This review is based on selected publications on the clinical manifestations, diagnosis, and treatment of Lyme carditis, and on the authors’ scientific and clinical experience.
Lyme carditis is seen in 4% to 10% of all patients with Lyme borreliosis. Whenever the clinical suspicion of Lyme carditis arises, an ECG is mandatory for the detection or exclusion of an atrioventricular conduction block. Patients with a PQ interval longer than 300 ms need continuous ECG monitoring. 90% of patients with Lyme carditis develop cardiac conduction abnormalities, and 60% develop signs of perimyocarditis.

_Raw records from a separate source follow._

<file path="config.mk">
export PLATFORM = sky130hd
export DESIGN_NAME = pio_arbiter
export DESIGN_NICKNAME = d
export VERILOG_FILES = /design/src/rtl/pio_pkg.sv /design/src/rtl/pio_rr_arbiter.sv /design/src/rtl/pio_arbiter.sv
export SDC_FILE = /design/constraint.sdc
export NUM_CORES = 1
export LEC_CHECK = 0
export ABC_AREA = 1
export BUFFER_PORTS_ARGS = -buffer_cell sky130_fd_sc_hd__buf_2
export CAP_MARGIN = 20
export CORE_MARGIN = 2
export CORE_UTILIZATION = 48
export CTS_CLUSTER_DIAMETER = 50
export CTS_CLUSTER_SIZE = 30
export DETAILED_ROUTE_END_ITERATION = 8
export GPL_TIMING_DRIVEN = 0
export PLACE_DENSITY = 0.81
export SLEW_MARGIN = 20
export SYNTH_ARGS = -nofsm -noshare
export SYNTH_HDL_FRONTEND = slang
export SYNTH_SLANG_ARGS = --single-unit
</file>
<file path="constraint.sdc">
create_clock -name clk -period 2.9 [get_ports clk]
set_input_delay 0.58 -clock clk [delete_from_list [all_inputs] [get_ports clk]]
set_output_delay 0.58 -clock clk [all_outputs]
set_load 0.01 [all_outputs]
</file>
**src/rtl/sr_ff_drive_ctrl.sv**
```systemverilog
// sr_ff_drive_ctrl: handshake front-end that pulses S or R into a clocked SR flip-flop
// and confirms the flip-flop's Q reached the commanded value.
module sr_ff_drive_ctrl #(
  parameter int PULSE_CYC   = 2,
  parameter int TIMEOUT_CYC = 8
) (
  input  logic       clk,
  input  logic       rst_n,
  input  logic       cmd_valid,
  input  logic       cmd_op,
  output logic       cmd_ready,
  input  logic       q_fb,
  output logic       S,
  output logic       R,
  output logic       busy,
  output logic       done,
  output logic       err,
  output logic [7:0] err_cnt
);
  typedef enum logic [1:0] {IDLE, DRIVE, CHECK} state_t;
  localparam logic [3:0] P_LAST = 4'(PULSE_CYC - 1);
  localparam logic [3:0] T_LAST = 4'(TIMEOUT_CYC - 1);
  state_t     r_state, w_state_nx;
  logic [3:0] r_cnt, w_cnt_nx;
  logic       r_target;
  logic       w_accept, w_pulse_last, w_match, w_timeout;
  logic       w_drive, w_tgt, w_s_nx, w_r_nx, w_busy_nx, w_done_nx, w_err_nx;
  assign cmd_ready    = r_state == IDLE;
  assign w_accept     = cmd_valid && cmd_ready;
  assign w_pulse_last = r_cnt == P_LAST;
  assign w_match      = q_fb == r_target;
  assign w_timeout    = r_cnt == T_LAST;
  always_ff @(posedge clk or negedge rst_n)
    if (!rst_n) begin
      r_state  <= IDLE;
      r_cnt    <= '0;
      r_target <= 1'b0;
      S        <= 1'b0;
      R        <= 1'b0;
      busy     <= 1'b0;
      done     <= 1'b0;
      err      <= 1'b0;
      err_cnt  <= '0;
    end else begin
      r_state  <= w_state_nx;
      r_cnt    <= w_cnt_nx;
      r_target <= w_accept ? cmd_op : r_target;
      S        <= w_s_nx;
      R        <= w_r_nx;
      busy     <= w_busy_nx;
      done     <= w_done_nx;
      err      <= w_err_nx;
      err_cnt  <= (w_err_nx && err_cnt != 8'hFF) ? err_cnt + 8'd1 : err_cnt;
    end
  always_comb begin
    w_state_nx = r_state;
    w_cnt_nx   = r_cnt;
    case (r_state)
      IDLE: begin
        w_state_nx = w_accept ? DRIVE : IDLE;
        w_cnt_nx   = w_accept ? 4'd0 : r_cnt;
      end
      DRIVE: begin
        w_state_nx = w_pulse_last ? CHECK : DRIVE;
        w_cnt_nx   = w_pulse_last ? 4'd0 : r_cnt + 4'd1;
      end
      CHECK: begin
        w_state_nx = (w_match || w_timeout) ? IDLE : CHECK;
        w_cnt_nx   = r_cnt + 4'd1;
      end
      default: w_state_nx = IDLE;
    endcase
  end
  // S/R are registered one edge early so the pulse lands in cycles 1..PULSE_CYC after accept
  always_comb begin
    w_drive   = (r_state == IDLE && w_accept) || (r_state == DRIVE && !w_pulse_last);
    w_tgt     = r_state == IDLE ? cmd_op : r_target;
    w_s_nx    = w_drive && w_tgt;
    w_r_nx    = w_drive && !w_tgt;
    w_busy_nx = w_state_nx != IDLE;
    w_done_nx = r_state == CHECK && w_match;
    w_err_nx  = r_state == CHECK && !w_match && w_timeout;
  end
endmodule

```
**config.mk**
```make
export PLATFORM = sky130hd
export DESIGN_NAME = sr_ff_drive_ctrl
export DESIGN_NICKNAME = d
export VERILOG_FILES = /design/src/rtl/sr_ff_drive_ctrl.sv
export SDC_FILE = /design/constraint.sdc
export NUM_CORES = 1
export LEC_CHECK = 0
export ABC_CLOCK_PERIOD_IN_PS = 3200
export CAP_MARGIN = 20
export CORE_UTILIZATION = 54
export CTS_CLUSTER_DIAMETER = 60
export DETAILED_ROUTE_END_ITERATION = 6
export PLACE_DENSITY_LB_ADDON = 0.1
export SLEW_MARGIN = 15
export SYNTH_ARGS = -nofsm -noshare
export SYNTH_HDL_FRONTEND = slang
export SYNTH_SLANG_ARGS = --single-unit
export TNS_END_PERCENT = 20
```
**constraint.sdc**
```tcl
create_clock -name clk -period 3.2 [get_ports clk]
set_input_delay 0.8 -clock clk [delete_from_list [all_inputs] [get_ports clk]]
set_output_delay 0.8 -clock clk [all_outputs]
set_load 0.005 [all_outputs]
```
==> impl_results.md, run 1 <==
- Total GRT Usage: 20.2%
- Yosys top cell area share: 48.3%
- Placed cell count: 141
- Max clock buf depth: 2
- Arr. time, crit path: 1.72 ns
- Max cap viols: 0
- Fin crit share: 78.6%
- Core Rows: 15
- Commonest non-fill, non-tap cell in the layout: dfrtp_1
- CP Capture Type: primary output
- Filler cells: 138
- Die height: 45.8 µm
- WL per Instance: 12.3 µm
- Synth Cell Area: 1040 µm²
- Initial core utilization: 58.8%
- Share of post-route cells with drive strength above 1: 10.0%
- Hold buffer count at cts: 0
- Clk Latency, worst-skew pair: 0.29 ns
- Layout Nets: 134
- RePlAce Congestion: 0.810
- CP Launch Type: flop
- Total Wirelength: 1790 µm
- Top delay family on crit path: buffers and inverters
- Final Hold Fails: 0
- Synth cell types: 30
- Critical path peak fanout: 7
- Crit-path cells: inv_1 > ha_1 > clkdlybuf4s50_1
- Clock slew at reported path FFs: 0.11 ns
- First-pass GRT wire length: 2990 µm
- # diodes: 0
- CP peak stage delay: 0.56 ns
- Non-filler instance count after layout: 145
- Hold Path Class: reg2reg
- Hold path depth: 1
- Vias: 757
- Vias per cell: 5.22
- Top cells by area, synth: dfrtp_1, ha_1, nor2_1
- Area of the multi-input gates: 510 µm²
- IO buf count: 18
- Outcome: finished clean
- PostCTS Resize Cnt: 0
- Worst r2r dst: err_cnt[1]
- Main synth FF type: dfrtp_1
- Initial antenna violation count: 0
- Worst r2r src: r_cnt[0]
- DP HPWL: 1380 µm
- CP max stage cell: clkdlybuf4s50_1
- Worst vdd ir: 0.000488 V
- Initial DRC count: 12
- Peak Freq: 397 MHz
- Max-slew headroom: 41.6%
- Worst R2R Setup Slack: 1.55 ns
- Final setup viols: 0
- DR DRC count: 0
- Post-synthesis average cell area: 10.6 µm²
- Fin Setup TNS: 0 ns
- Postcts setup bufs: 0
- Most frequent cells in the layout: dfrtp_1, clkdlybuf4s50_1, nor2_1, o21ai_0, ha_1
- Clock tree sinks: 20
- Pwr per Cell Area: 593 nW/µm²
- Vias in the first global route: 697
- Pre-antenna DRT Iters: 4
- Die X: 45.8 µm
- Ys async rst share: 100%
- Area grow syn2layout: 23.9%
- Die area: 2100 µm²
- RSZ-0062 raised after global routing: false
- Worst slew pin tran: 0.873 ns
- Pin count of the biggest net entering global routing: 21
- Post-Syn Nets: 111
- Synth warn: 0
- Clk_skew: 0.00146 ns
- Syn Inst Count: 98
- ANT nets after route: 0
- Worst path bufs/invs: 2
- I/O pin cnt: 19
- Slew Viols, Final: 0
- Crit path time final: 2.52 ns
- R2R depth: 5
- CTS tree: built
- Min-delay src: err_cnt[0]
- Storage cell area: 500 µm²
- Post-synthesis sequential area ratio: 48.3%
- # H-tree levels: 1
- TritonCTS buffer count: 3
- CP required: 2.40 ns
- Synth Register Bits: 20
- Core Area: 1760 µm²
- Post-synth top area cell: dfrtp_1
- Worst Hold Path EP: err_cnt[0]
- Leakage power total: 0.591 nW
- Crit path kind: reg2out
- Post-synth EDFFs: 0
- Root buffer selected by CTS: clkbuf_4
- GR Overflow Total: 0
==> power breakdown <==
part | switching, W | total [W] | internal [W]
Sequential | 0.0000354 | 0.000333 | 0.000298
Combinational | 0.000144 | 0.000283 | 0.000139
Clock | 0.0000761 | 0.000145 | 0.0000693
==> synth_stat cells, types with 2 or more instances <==
| cell | instances |
|---|---|
| mux2i_1 | 2 |
| ha_1 | 8 |
| nand2b_1 | 2 |
| xor2_1 | 2 |
| nand3_1 | 4 |
| nor2_1 | 11 |
| nor3b_2 | 2 |
| dfrtp_1 | 20 |
| o21ai_0 | 8 |
| nand2_1 | 5 |
| mux2_2 | 2 |
| a21oi_1 | 6 |
| nand4_1 | 3 |
| inv_1 | 7 |
==> cell type report <==
class                   count  share of cell area, %
multi-input cells          71                   39.7
flip-flops and latches     20                   38.9
repair buffers             18                   14.0
clock buffers               4                   2.82
well taps                  25                   2.43
inverters                   7                   2.04
==> logic make-up (layout without fill, tap and decap cells) <==
group           after synthesis  count (layout)  share of synthesized area, %
compound gates               19              19                          10.7
fa+ha+maj                     8               8                          9.65
simple gates                 35              35                          19.5
xor+xnor                      4               4                          4.10
buf+inv                       7              29                          2.53
mux                           5               5                          5.19
flops                        20              20                          48.3
==> worst register-to-register path: stages (launching register included) <==
cell	delay (ns)
dfrtp_1	0.43
ha_1	0.21
and3b_1	0.23
and3_4	0.21
nor2b_4	0.16
mux2_1	0.32
==> per-layer routing <==
metal	track usage [%]	up-vias	wire (µm)
li1	-	381	-
met1	27.7	359	859
met2	31.7	15	825
met3	3.97	2	86
met4	7.06	0	16
met5	0	-	0
==> per-stage QoR <==
step                      util [%]  instance area, µm²  hold WS, ns  total power, W  worst slack, ns
after CTS                     72.8                1280        0.527        0.000767            0.699
after global placement        70.8                1250        0.514        0.000609            0.834
after global routing          72.8                1280        0.559        0.000823            0.605
after floorplan                  -                1040        0.498        0.000512             1.43
final                         72.8                1280        0.520        0.000762            0.684
after detailed placement      70.8                1250        0.512        0.000621            0.807
==> flip-flops by register name, indices dropped and copies added (netlist names) <==
name,count
err,1
err_cnt,8
busy,1
S,1
r_cnt,4
done,1
r_target,1
R,1
r_state,2
==> worst max-delay path by stage <==
stage                    start          to  slack, ns  cells past startpoint
detailed placement        q_fb  err_cnt[1]       0.81                      5
floorplan                 q_fb  err_cnt[1]       1.43                      4
CTS                 r_state[0]   cmd_ready       0.70                      3
global route        r_state[0]   cmd_ready       0.61                      3
finish              r_state[0]   cmd_ready       0.68                      3
global placement          q_fb  err_cnt[1]       0.83                      5
Power figures use the tool's default switching activity.
==> run 2, diff against run 1 <==
ABC_CLOCK_PERIOD_IN_PS = 2000   (was 3200)
CORE_UTILIZATION = 45   (was 54)
clock period = 2 ns   (was 3.2 ns; I/O delays follow)
==> impl_results.md, run 2 (synthesis gave the netlist of run 1 again) <==
- Hold Path Class: in2async
- Clock tree sinks: 20 (unchanged)
- TritonCTS buffer count: 3 (unchanged)
- Non-filler instance count after layout: 157 (+8.3%)
- # H-tree levels: 1 (unchanged)
- Clock slew at reported path FFs: 0.11 ns (about the same)
- I/O pin cnt: 19 (unchanged)
- Share of post-route cells with drive strength above 1: 18.6% (+8.6 points)
- Hold buffer count at cts: 0 (unchanged)
- Initial core utilization: 47.3% (-11 points)
- Final setup viols: 0 (unchanged)
- Max cap viols: 0 (unchanged)
- Pin count of the biggest net entering global routing: 21 (unchanged)
- Levels on crit path: 1 (-2)
- Worst vdd ir: 0.000606 V (+24%)
- Core Rows: 17 (+2)
- WL per Instance: 12.6 µm (+2.2%)
- Largest register FFs: 8 (unchanged)
- Biggest register: err_cnt
- DP HPWL: 1430 µm (+3.5%)
- Max clock buf depth: 2 (unchanged)
- Pwr per Cell Area: 961 nW/µm² (+62%)
- CP required: 1.50 ns (-0.90 ns)
- Worst path bufs/invs: 1 (-1)
- Die X: 50.0 µm (+9.1%)
- CTS tree: built
- ANT nets after route: 0 (unchanged)
- First-pass GRT wire length: 3350 µm (+12%)
- Placed cell count: 149 (+5.7%)
- Die area: 2500 µm² (+19%)
- Layout Nets: 143 (+6.7%)
- Slew Viols, Final: 0 (unchanged)
- Core Area: 2190 µm² (+24%)
- Arr. time, crit path: 1.30 ns (-0.42 ns)
- Fin Setup TNS: 0 ns (unchanged)
- IO buf count: 18 (unchanged)
- Top delay family on crit path: buffers and inverters
- Outcome: finished clean
- Regs by FF count: err_cnt x8, r_cnt x4, r_state x2
- Peak Freq: 555 MHz
- Total GRT Usage: 18.5% (-1.7 points)
- Worst slew pin tran: 0.352 ns (-0.522 ns)
- Crit path time final: 1.80 ns
- Pre-antenna DRT Iters: 4 (unchanged)
- R2R depth: 7 (+2)
- Leakage power total: 0.644 nW (+8.9%)
- Area grow syn2layout: 31.2%
- Area of the multi-input gates: 513 µm² (+0.49%)
- Vias: 816 (+7.8%)
- GR Overflow Total: 0 (unchanged)
- CP peak stage delay: 0.53 ns (-0.03 ns)
- Vias in the first global route: 774 (+11%)
- DR DRC count: 0 (unchanged)
- Crit path kind: reg2out
- Clk_skew: 0.00217 ns (+0.000703 ns)
- Final Hold Fails: 0 (unchanged)
- Fin crit share: 90.1%
- Max-slew headroom: 76.0% (+34 points)
- Total Wirelength: 1980 µm (+11%)
- Filler cells: 185 (+34%)
- CP Launch Type: flop
- CP max stage cell: clkdlybuf4s50_1
- Initial DRC count: 17 (+5)
- Vias per cell: 5.20 (-0.45%)
- CP Capture Type: primary output
- Clk Latency, worst-skew pair: 0.31 ns (+0.02 ns)
- RSZ-0062 raised after global routing: false
- Most frequent cells in the layout: dfrtp_1, clkdlybuf4s50_1, nor2_1, buf_4, o21ai_0
- Die height: 50.0 µm (+9.1%)
- Crit-path cells: clkdlybuf4s50_1
- Storage cell area: 500 µm² (unchanged)
- Commonest non-fill, non-tap cell in the layout: dfrtp_1
- Initial antenna violation count: 0 (unchanged)
- Critical path peak fanout: 7 (unchanged)
- # diodes: 0 (unchanged)
- Root buffer selected by CTS: clkbuf_4
- RePlAce Congestion: 0.795 (-1.9%)
## run 2: cell types whose count changed in the layout (fill, tap and decap cells not counted), sizes merged
cell,change
buf,+9
clkdlybuf4s50,-1
dlymetal6s2s,+1
## run 2: layout make-up
cell class                 instances  area share, %
multi-input combinational         71           37.7
sequential                        20           36.8
timing repair buffer              27           18.4
clock buffer                       4           2.67
tap                               28           2.57
inverter                           7           1.93
## run 2: layer usage
| metal | track usage [%] | wire length (µm) | vias to the layer above |
|---|---|---|---|
| met5 | 0 | 0 | - |
| met4 | 12.9 | 44 | 0 |
| met3 | 4.01 | 77 | 4 |
| met2 | 29.1 | 920 | 21 |
| met1 | 22.2 | 935 | 391 |
| li1 | - | - | 400 |
## run 2: power breakdown
group / switching, W / leakage [nW] / internal, W / total, W
sequential: 0.0000483 / 0.258 / 0.000477 / 0.000525
combinational: 0.000260 / 0.365 / 0.000282 / 0.000541
clock: 0.000130 / 0.0210 / 0.000111 / 0.000241
## run 2: worst paths after layout
check                                 from          to  slack [ns]
worst max register to register  r_state[1]    r_cnt[1]        0.23
worst min register to register  err_cnt[0]  err_cnt[0]        0.53
min in group clk                err_cnt[0]  err_cnt[0]        0.53
worst max-delay path            err_cnt[3]  err_cnt[3]        0.20
max in group asynchronous            rst_n  r_state[0]        1.28
worst min-delay path                 rst_n    r_target        0.52
## run 2: stage by stage
step	total power, W	setup slack [ns]	area [µm²]	utilization, %	hold WS, ns
2_1_floorplan	0.000818	0.483	1040	-	0.204
4_1_cts	0.00131	0.0152	1350	61.7	0.522
3_3_place_gp	0.000998	-0.0316	1290	58.9	0.507
6_report	0.00131	0.199	1360	62.1	0.518
5_1_grt	0.00140	0.118	1360	62.1	0.528
3_5_place_dp	0.00101	-0.0703	1290	58.9	0.513
## run 2: repair_timing
action,CTS,global route
setup endpoints to repair,1,1
pin swaps,1,1
buffers inserted,3,1
resized for setup,1,3
==> run 3, diff against run 2 <==
PLACE_DENSITY = 0.73   (was default)
PLACE_DENSITY_LB_ADDON = default   (was 0.1)
==> impl_results.md, run 3 (synthesis gave the netlist of run 1 again) <==
- Max clock buf depth: 2 (unchanged)
- Clk Latency, worst-skew pair: 0.30 ns (about the same)
- # diodes: 0 (unchanged)
- Hold Path Class: in2async
- Core Rows: 17 (unchanged)
- Grt met2 use: 29.8% (+0.67 points)
- Slew Viols, Final: 0 (unchanged)
- WL per Instance: 12.3 µm (-2.0%)
- Pwr per Cell Area: 1020 nW/µm² (+6.6%)
- DR DRC count: 0 (unchanged)
- Pin count of the biggest net entering global routing: 21 (unchanged)
- Leakage power total: 0.642 nW (-0.26%)
- Vias per cell: 5.21 (+0.17%)
- RePlAce Congestion: 0.850 (+6.9%)
- TritonCTS buffer count: 3 (unchanged)
- Critical path peak fanout: 7 (unchanged)
- Total GRT Usage: 18.4% (-0.089 points)
- Clock tree sinks: 20 (unchanged)
- # H-tree levels: 1 (unchanged)
- CP max stage cell: clkdlybuf4s50_1
- Clock slew at reported path FFs: 0.12 ns (about the same)
- CP Launch Type: flop
- Crit path kind: reg2out
- Fin crit share: 88.7% (-1.4 points)
- ANT nets after route: 0 (unchanged)
- Total Wirelength: 1910 µm (-3.2%)
- Vias: 807 (-1.1%)
- Crit path time final: 1.77 ns (-0.0281 ns)
- IO buf count: 18 (unchanged)
- Root buffer selected by CTS: clkbuf_4
- Outcome: finished clean
- Critical Path Source: err_cnt[3]
- CP Capture Type: primary output
- Die X: 50.0 µm (unchanged)
- Final Hold Fails: 0 (unchanged)
- I/O pin cnt: 19 (unchanged)
- Crit-path cells: clkdlybuf4s50_1
- Area grow syn2layout: 31.4% (about the same)
- Fin area: 1360 µm² (about the same)
- Pre-antenna DRT Iters: 4 (unchanged)
- Fin Setup TNS: 0 ns (unchanged)
- Worst slew pin tran: 0.394 ns (+0.0421 ns)
- CP required: 1.50 ns (about the same)
- GR Overflow Total: 0 (unchanged)
- Met3 Use GR: 4.01% (unchanged)
- Share of post-route cells with drive strength above 1: 16.5% (-2.1 points)
- DP HPWL: 1370 µm (-3.9%)
- Global Route met1 Usage: 21.5% (-0.67 points)
- Biggest register: err_cnt
- Grt peak-use layer: met2
- Most frequent cells in the layout: dfrtp_1, clkdlybuf4s50_1, nor2_1, o21ai_0
- Worst vdd ir: 0.000758 V (+25%)
- Die area: 2500 µm² (unchanged)
- RSZ-0062 raised after global routing: false
- Top delay family on crit path: buffers and inverters
- Vias in the first global route: 812 (+4.9%)
- Largest register FFs: 8 (unchanged)
- Final setup viols: 0 (unchanged)
- CTS tree: built
- Max cap viols: 0 (unchanged)
- Die height: 50.0 µm (unchanged)
- Peak Freq: 564 MHz (+1.6%)
- First-pass GRT wire length: 3370 µm (+0.63%)
- Initial core utilization: 47.3% (unchanged)
- Commonest non-fill, non-tap cell in the layout: dfrtp_1
- Worst path bufs/invs: 1 (unchanged)
- Core Area: 2190 µm² (unchanged)
- Initial DRC count: 7 (-10)
- Regs by FF count: err_cnt x8, r_cnt x4, r_state x2
- Initial antenna violation count: 0 (unchanged)
- Layout Nets: 141 (-1.4%)
- Arr. time, crit path: 1.27 ns (-0.03 ns)
- CP peak stage delay: 0.53 ns (about the same)
- Clk_skew: 0.00813 ns (+0.00597 ns)
- Max-slew headroom: 73.1% (-2.9 points)
- Worst r2r src: r_state[1]
- Dpl cell area: 1280 µm² (-0.58%)
-- run 3: cell types whose count changed in the layout (fill, tap and decap cells not counted) --
cell	delta
inv_2	-1
bufinv_16	+1
inv_1	+1
buf_4	-2
clkbuf_8	-1
-- run 3: worst paths after layout --
kind | slack, ns | cells after the start | endpoint
worst max-delay path | 0.23 | 1 | err_cnt[3]
worst min-delay path | 0.51 | 2 | err
worst max register to register | 0.26 | 7 | r_cnt[1]
worst min register to register | 0.52 | 1 | err_cnt[0]
max in group asynchronous | 1.27 | 2 | r_cnt[3]
min in group clk | 0.52 | 1 | err_cnt[0]
-- run 3: cell type report --
cell class                 instances  area [µm²]
timing repair buffer              25         235
multi-input combinational         71         513
clock buffer                       3        22.5
fill                             185         828
clock inverter                     1        30.0
sequential                        20         500
inverter                           7        26.3
tap                               28        35.0
-- run 3: power by group --
group          internal [W]  switching, W  leakage, nW
Clock              0.000203      0.000124       0.0279
Sequential         0.000477     0.0000482        0.258
Combinational      0.000280      0.000263        0.356
-- run 3: metrics by stage --
| step | hold slack (ns) | std cells | worst slack, ns | power [W] | utilization [%] |
|---|---|---|---|---|---|
| 2_1_floorplan | 0.204 | 98 | 0.483 | 0.000818 | - |
| 3_3_place_gp | 0.510 | 148 | 0.00248 | 0.00101 | 58.5 |
| 3_5_place_dp | 0.516 | 148 | -0.0358 | 0.00102 | 58.5 |
| 4_1_cts | 0.516 | 154 | 0.0231 | 0.00139 | 61.6 |
| 5_1_grt | 0.521 | 155 | 0.135 | 0.00148 | 62.2 |
| 6_report | 0.513 | 155 | 0.227 | 0.00140 | 62.2 |
-- run 3: per-layer routing --
layer	part of all wire [%]	vias up
li1	-	396
met1	43	382
met2	51	20
met3	3.1	9
met4	3.1	0
met5	0	-
-- run 3: repair_timing --
action                                  CTS  global route
resized for setup                         0             3
pin swaps                                 0             0
setup buffers                             2             1
endpoints found under the setup margin    1             1
hold buffers                              0             0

Borrelia serology (ELISA) may still be negative in the early phase of the condition, but is always positive in later phases. Cardiac MRI can be used to confirm the diagnosis and to monitor the patient’s subsequent course. The treatment of choice is with antibiotics, preferably ceftriaxone. The cardiac conduction disturbances are usually reversible, and the implantation of a permanent pacemaker is only exceptionally necessary. There is no clear evidence at present for an association between borreliosis and the later development of a dilated cardiomyopathy. When Lyme carditis is treated according to the current guidelines, its prognosis is highly favorable.

Lyme carditis is among the rarer manifestations of Lyme borreliosis but must nevertheless be considered prominently in differential diagnosis because of the potentially severe cardiac arrhythmias that it can cause.